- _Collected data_
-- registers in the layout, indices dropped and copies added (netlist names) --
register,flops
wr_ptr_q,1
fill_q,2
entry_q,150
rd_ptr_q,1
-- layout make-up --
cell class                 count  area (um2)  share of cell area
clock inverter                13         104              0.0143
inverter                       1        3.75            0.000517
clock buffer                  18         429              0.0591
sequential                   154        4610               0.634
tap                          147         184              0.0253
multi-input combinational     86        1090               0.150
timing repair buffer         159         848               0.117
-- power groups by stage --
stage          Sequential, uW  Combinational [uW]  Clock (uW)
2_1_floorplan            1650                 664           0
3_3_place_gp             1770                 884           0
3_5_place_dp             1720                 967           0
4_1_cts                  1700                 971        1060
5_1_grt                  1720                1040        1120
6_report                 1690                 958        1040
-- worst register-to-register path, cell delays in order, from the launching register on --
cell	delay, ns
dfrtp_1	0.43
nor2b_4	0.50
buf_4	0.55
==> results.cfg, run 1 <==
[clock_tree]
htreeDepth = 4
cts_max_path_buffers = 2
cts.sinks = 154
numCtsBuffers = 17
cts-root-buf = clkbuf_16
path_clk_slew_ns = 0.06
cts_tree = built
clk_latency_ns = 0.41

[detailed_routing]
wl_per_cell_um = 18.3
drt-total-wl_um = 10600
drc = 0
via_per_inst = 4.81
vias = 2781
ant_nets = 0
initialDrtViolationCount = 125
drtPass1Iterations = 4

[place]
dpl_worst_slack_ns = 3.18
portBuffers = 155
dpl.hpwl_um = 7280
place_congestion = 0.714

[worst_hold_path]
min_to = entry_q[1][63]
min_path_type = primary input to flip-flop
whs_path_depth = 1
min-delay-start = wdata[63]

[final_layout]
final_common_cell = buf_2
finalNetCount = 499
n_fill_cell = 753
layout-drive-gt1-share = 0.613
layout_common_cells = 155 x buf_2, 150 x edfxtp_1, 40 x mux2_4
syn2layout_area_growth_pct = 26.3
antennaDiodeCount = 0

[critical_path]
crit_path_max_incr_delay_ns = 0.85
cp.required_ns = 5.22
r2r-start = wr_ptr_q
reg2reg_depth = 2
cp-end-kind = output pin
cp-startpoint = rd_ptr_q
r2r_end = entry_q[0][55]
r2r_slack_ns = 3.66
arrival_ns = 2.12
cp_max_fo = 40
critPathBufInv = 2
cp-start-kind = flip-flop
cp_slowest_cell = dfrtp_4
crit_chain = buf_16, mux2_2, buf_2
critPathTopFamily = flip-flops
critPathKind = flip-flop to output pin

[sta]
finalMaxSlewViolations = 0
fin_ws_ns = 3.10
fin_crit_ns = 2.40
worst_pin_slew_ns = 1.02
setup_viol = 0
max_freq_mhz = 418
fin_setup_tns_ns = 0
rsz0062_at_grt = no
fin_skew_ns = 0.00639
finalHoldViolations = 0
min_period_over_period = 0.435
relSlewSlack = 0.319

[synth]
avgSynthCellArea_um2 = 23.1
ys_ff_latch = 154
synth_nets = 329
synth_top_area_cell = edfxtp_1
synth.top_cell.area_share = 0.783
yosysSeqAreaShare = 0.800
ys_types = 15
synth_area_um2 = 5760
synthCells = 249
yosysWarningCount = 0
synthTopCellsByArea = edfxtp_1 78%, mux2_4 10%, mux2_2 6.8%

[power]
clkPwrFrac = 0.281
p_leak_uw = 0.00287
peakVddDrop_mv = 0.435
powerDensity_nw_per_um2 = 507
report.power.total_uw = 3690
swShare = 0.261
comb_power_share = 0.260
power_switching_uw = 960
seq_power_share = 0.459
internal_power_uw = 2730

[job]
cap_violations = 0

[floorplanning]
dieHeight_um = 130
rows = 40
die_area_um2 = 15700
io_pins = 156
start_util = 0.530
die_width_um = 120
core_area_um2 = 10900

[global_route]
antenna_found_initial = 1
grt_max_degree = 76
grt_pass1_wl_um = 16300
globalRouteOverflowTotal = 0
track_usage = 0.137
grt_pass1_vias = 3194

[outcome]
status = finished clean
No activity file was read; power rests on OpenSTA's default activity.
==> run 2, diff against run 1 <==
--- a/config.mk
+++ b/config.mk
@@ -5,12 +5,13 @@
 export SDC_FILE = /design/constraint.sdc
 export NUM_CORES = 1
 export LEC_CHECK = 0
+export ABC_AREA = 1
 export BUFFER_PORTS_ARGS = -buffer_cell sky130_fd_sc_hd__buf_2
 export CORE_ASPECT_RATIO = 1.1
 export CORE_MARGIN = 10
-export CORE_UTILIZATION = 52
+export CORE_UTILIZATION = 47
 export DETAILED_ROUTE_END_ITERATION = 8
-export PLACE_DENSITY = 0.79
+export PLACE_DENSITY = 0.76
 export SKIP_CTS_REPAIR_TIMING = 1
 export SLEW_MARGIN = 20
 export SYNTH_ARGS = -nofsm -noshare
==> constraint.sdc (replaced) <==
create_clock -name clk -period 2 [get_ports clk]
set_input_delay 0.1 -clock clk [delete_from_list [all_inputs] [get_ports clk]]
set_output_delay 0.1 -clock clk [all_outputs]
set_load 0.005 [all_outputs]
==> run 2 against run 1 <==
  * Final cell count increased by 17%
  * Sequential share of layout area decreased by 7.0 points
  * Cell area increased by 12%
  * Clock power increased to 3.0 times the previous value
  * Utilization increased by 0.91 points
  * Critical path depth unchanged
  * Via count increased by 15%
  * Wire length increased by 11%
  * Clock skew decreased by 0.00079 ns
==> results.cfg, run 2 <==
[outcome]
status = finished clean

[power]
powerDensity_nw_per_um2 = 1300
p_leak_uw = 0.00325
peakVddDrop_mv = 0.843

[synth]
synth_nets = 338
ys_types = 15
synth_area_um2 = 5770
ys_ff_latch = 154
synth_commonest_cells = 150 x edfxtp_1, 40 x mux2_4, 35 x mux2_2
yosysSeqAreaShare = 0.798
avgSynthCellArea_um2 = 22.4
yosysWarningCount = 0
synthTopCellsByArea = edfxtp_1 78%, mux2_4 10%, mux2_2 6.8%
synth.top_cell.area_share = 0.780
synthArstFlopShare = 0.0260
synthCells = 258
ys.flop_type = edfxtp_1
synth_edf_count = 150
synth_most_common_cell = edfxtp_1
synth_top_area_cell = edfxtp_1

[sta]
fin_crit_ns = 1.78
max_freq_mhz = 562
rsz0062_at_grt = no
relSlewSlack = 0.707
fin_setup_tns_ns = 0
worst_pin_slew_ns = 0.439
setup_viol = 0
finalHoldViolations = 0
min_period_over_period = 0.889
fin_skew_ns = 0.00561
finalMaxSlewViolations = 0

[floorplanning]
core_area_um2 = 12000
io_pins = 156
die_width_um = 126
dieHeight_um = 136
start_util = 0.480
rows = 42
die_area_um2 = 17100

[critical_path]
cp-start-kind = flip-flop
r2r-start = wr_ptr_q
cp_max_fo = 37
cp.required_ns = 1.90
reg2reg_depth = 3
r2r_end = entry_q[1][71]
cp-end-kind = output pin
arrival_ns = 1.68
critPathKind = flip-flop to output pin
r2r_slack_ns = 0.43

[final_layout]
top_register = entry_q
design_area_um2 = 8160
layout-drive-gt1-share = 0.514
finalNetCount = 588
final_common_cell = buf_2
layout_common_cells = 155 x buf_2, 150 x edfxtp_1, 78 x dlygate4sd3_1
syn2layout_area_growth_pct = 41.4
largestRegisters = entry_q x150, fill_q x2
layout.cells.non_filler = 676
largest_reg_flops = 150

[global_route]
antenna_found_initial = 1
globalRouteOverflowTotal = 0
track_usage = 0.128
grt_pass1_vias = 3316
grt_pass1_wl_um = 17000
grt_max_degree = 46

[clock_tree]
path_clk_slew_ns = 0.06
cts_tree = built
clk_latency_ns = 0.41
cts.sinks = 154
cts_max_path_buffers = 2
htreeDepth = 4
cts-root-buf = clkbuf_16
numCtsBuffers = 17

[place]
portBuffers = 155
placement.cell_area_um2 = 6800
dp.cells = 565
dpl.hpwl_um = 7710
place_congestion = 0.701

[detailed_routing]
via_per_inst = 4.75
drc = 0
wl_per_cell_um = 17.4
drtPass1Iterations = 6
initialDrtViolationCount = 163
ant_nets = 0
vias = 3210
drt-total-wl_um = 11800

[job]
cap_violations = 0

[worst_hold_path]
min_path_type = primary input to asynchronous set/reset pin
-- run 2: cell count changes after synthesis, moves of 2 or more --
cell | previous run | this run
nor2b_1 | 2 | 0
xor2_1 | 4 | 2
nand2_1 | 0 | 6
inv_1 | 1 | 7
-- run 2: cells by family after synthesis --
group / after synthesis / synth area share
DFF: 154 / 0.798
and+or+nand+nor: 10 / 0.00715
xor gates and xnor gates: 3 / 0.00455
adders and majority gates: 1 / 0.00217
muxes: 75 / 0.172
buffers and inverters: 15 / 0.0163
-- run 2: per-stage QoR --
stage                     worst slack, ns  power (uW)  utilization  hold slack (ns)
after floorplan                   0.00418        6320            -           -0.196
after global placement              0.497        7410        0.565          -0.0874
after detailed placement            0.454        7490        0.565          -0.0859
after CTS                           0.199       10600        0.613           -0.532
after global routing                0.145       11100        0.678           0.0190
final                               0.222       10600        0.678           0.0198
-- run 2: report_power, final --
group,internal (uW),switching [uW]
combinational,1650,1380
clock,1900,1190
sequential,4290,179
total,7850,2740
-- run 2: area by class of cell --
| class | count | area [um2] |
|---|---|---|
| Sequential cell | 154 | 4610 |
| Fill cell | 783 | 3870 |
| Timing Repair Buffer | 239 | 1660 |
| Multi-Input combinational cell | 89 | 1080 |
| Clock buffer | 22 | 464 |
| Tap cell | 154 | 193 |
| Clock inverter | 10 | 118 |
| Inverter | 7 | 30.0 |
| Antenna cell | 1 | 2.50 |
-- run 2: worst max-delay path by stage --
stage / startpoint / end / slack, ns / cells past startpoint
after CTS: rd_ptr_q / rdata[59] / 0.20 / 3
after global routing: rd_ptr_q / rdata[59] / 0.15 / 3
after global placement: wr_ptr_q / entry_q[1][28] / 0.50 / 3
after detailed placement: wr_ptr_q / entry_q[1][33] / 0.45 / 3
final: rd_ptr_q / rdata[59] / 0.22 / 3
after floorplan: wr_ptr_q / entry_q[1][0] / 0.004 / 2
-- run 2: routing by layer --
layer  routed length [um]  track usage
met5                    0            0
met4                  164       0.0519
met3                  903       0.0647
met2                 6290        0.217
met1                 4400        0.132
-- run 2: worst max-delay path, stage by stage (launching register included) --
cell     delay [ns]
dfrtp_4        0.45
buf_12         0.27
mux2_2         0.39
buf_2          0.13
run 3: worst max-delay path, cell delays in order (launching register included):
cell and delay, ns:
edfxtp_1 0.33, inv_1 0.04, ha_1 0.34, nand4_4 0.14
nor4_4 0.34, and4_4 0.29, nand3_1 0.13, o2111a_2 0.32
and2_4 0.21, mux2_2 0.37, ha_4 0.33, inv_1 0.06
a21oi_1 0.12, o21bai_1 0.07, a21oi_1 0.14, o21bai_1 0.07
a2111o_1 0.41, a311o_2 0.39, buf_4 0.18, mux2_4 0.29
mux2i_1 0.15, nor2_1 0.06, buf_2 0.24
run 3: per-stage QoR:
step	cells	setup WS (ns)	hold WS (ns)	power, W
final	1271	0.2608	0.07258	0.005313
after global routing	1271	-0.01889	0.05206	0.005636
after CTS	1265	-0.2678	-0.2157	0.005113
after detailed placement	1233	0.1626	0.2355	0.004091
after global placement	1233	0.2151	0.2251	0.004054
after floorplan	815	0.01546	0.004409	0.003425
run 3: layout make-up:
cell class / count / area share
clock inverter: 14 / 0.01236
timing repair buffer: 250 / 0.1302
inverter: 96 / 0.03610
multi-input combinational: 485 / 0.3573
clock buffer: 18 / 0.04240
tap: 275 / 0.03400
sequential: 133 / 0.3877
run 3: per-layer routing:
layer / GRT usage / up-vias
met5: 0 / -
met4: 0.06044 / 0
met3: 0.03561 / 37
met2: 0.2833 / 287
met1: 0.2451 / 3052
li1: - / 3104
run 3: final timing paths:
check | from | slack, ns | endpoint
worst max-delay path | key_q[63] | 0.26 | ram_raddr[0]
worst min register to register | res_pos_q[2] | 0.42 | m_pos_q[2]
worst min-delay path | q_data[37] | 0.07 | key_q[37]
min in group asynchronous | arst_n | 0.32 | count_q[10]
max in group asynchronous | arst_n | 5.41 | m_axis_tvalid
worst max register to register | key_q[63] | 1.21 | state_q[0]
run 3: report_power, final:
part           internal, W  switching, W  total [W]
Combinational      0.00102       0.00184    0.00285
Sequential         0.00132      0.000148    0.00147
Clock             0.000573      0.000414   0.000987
$ cat src/design/bpc_pkg.sv
// ----------------------------------------------------------------
// Compensation package
// Widths, constants and shared types of the compensation block.
// ----------------------------------------------------------------
`default_nettype none

package bpc_pkg;

    localparam int RawW     = 20;
    localparam int TempW    = 15;
    localparam int PressW   = 32;
    localparam int CfgW     = 64;
    localparam int CfgIdxW  = 3;
    localparam int DivSteps = 64;
    localparam int P4Shift  = 35;

    localparam logic signed [TempW-1:0] TempMin = -15'sd4000;
    localparam logic signed [TempW-1:0] TempMax = 15'sd8500;
    localparam logic signed [31:0] TempMin32    = -32'sd4000;
    localparam logic signed [31:0] TempMax32    = 32'sd8500;
    localparam logic signed [31:0] TempRound    = 32'sd128;
    localparam logic signed [23:0] FineOffset   = 24'sd128000;
    localparam logic [11:0] PressScale          = 12'd3125;
    localparam logic [20:0] PressBase           = 21'd1048576;
    localparam logic [63:0] ZBias               = 64'd1 << 47;

    typedef enum logic [CfgIdxW-1:0] {
        CFG_T1  = 3'd0,
        CFG_T2  = 3'd1,
        CFG_T3  = 3'd2,
        CFG_P1  = 3'd3,
        CFG_P25 = 3'd4,
        CFG_P69 = 3'd5
    } cfg_idx_t;

    typedef struct packed {
        logic [15:0] t1;
        logic [15:0] t2;
        logic [15:0] t3;
        logic [15:0] p1;
        logic [15:0] p2;
        logic [15:0] p3;
        logic [15:0] p4;
        logic [15:0] p5;
        logic [15:0] p6;
        logic [15:0] p7;
        logic [15:0] p8;
        logic [15:0] p9;
    } cfg_t;

    typedef struct packed {
        logic [TempW-1:0] temp;
        logic             sat;
        logic [RawW-1:0]  ap;
    } side_t;

endpackage

`default_nettype wire

$ cat src/design/bpc_temp.sv
// ----------------------------------------------------------------
// Temperature pipeline
// Five stages that form the fine temperature term, the clamped
// temperature and the offset term that starts the pressure path.
// ----------------------------------------------------------------
`default_nettype none

module bpc_temp
    import bpc_pkg::*;
(
    input  wire logic            clk,
    input  wire logic            rst_n,
    input  wire cfg_t            cfg,
    input  wire logic            up_valid,
    output logic                 up_ready,
    input  wire logic [RawW-1:0] raw_t,
    input  wire logic [RawW-1:0] raw_p,
    output logic                 dn_valid,
    input  wire logic            dn_ready,
    output logic signed [23:0]   x_out,
    output side_t                side_out
);

    localparam int N = 5;

    logic [N-1:0] v_reg;
    logic [N-1:0] ce;

    logic signed [17:0] d1_reg, d1_next;
    logic signed [16:0] d2_reg, d2_next;
    logic signed [33:0] m1_full, m2_full;
    logic signed [31:0] m1_reg, m2_reg;
    logic signed [31:0] s2, v1_next, v1_reg;
    logic signed [47:0] m3_full;
    logic signed [31:0] m3_reg, v2, fine_next, fine_reg;
    logic signed [31:0] tc_pre, tc;
    logic signed [31:0] tc_clamped;
    logic               sat_next;
    logic signed [23:0] x_next, x_reg;
    logic [RawW-1:0]    ap_reg [N-1];
    side_t              side_reg, side_next;

    always_comb
    begin
        ce[N-1] = !v_reg[N-1] || dn_ready;
        for (int k = N - 2; k >= 0; k--)
        begin
            ce[k] = !v_reg[k] || ce[k+1];
        end
    end

    always_ff @(posedge clk or negedge rst_n)
    begin
        if (!rst_n)
        begin
            v_reg <= '0;
        end
        else
        begin
            if (ce[0])
            begin
                v_reg[0] <= up_valid;
            end
            for (int k = 1; k < N; k++)
            begin
                if (ce[k])
                begin
                    v_reg[k] <= v_reg[k-1];
                end
            end
        end
    end

    always_comb
    begin
        d1_next  = $signed({1'b0, raw_t[19:3]}) - $signed({1'b0, cfg.t1, 1'b0});
        d2_next  = $signed({1'b0, raw_t[19:4]}) - $signed({1'b0, cfg.t1});
        m1_full  = d1_reg * $signed(cfg.t2);
        m2_full  = d2_reg * d2_reg;
        v1_next  = m1_reg >>> 11;
        s2       = m2_reg >>> 12;
        m3_full  = s2 * $signed(cfg.t3);
        v2       = m3_reg >>> 14;
        fine_next = v1_reg + v2;
        tc_pre   = (fine_reg <<< 2) + fine_reg + TempRound;
        tc       = tc_pre >>> 8;
        sat_next = 1'b0;
        tc_clamped = tc;
        if (tc < TempMin32)
        begin
            tc_clamped = TempMin32;
            sat_next   = 1'b1;
        end
        if (tc > TempMax32)
        begin
            tc_clamped = TempMax32;
            sat_next   = 1'b1;
        end
        x_next = fine_reg[23:0] - FineOffset;
        side_next.temp = tc_clamped[TempW-1:0];
        side_next.sat  = sat_next;
        side_next.ap   = ap_reg[N-2];
    end

    always_ff @(posedge clk)
    begin
        if (ce[0])
        begin
            d1_reg    <= d1_next;
            d2_reg    <= d2_next;
            ap_reg[0] <= raw_p;
        end
        if (ce[1])
        begin
            m1_reg    <= m1_full[31:0];
            m2_reg    <= m2_full[31:0];
            ap_reg[1] <= ap_reg[0];
        end
        if (ce[2])
        begin
            v1_reg    <= v1_next;
            m3_reg    <= m3_full[31:0];
            ap_reg[2] <= ap_reg[1];
        end
        if (ce[3])
        begin
            fine_reg  <= fine_next;
            ap_reg[3] <= ap_reg[2];
        end
        if (ce[4])
        begin
            x_reg    <= x_next;
            side_reg <= side_next;
        end
    end

    assign up_ready = ce[0];
    assign dn_valid = v_reg[N-1];
    assign x_out    = x_reg;
    assign side_out = side_reg;

endmodule

`default_nettype wire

- _Task statement_
Take exactly the lines from the one containing "-- run 2: cells" through the one containing "buffers and inverters: 15 / 0.0163" in the data above, and output them with nothing added.

- _Answer box_
-- run 2: cells by family after synthesis --
group / after synthesis / synth area share
DFF: 154 / 0.798
and+or+nand+nor: 10 / 0.00715
xor gates and xnor gates: 3 / 0.00455
adders and majority gates: 1 / 0.00217
muxes: 75 / 0.172
buffers and inverters: 15 / 0.0163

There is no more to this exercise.